-- Given information follows --

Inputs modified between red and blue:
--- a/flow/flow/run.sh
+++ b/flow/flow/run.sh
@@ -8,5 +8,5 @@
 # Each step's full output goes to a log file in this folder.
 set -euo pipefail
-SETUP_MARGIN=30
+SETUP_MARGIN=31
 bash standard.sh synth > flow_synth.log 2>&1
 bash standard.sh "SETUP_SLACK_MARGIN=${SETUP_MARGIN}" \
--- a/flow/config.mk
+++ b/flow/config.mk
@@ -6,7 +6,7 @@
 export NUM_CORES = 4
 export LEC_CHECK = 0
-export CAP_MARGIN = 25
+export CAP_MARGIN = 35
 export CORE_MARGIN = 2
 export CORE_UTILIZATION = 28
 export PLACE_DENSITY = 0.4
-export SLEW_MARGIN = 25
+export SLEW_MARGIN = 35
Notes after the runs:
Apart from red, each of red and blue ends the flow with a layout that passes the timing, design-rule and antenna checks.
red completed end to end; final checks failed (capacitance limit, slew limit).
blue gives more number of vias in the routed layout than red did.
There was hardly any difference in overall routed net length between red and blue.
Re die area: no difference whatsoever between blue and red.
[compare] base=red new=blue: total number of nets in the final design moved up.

-- Given information concluded --

Description of the task: Return only the number of lines in the entries that contain the string "between".

Output of the exercise: 3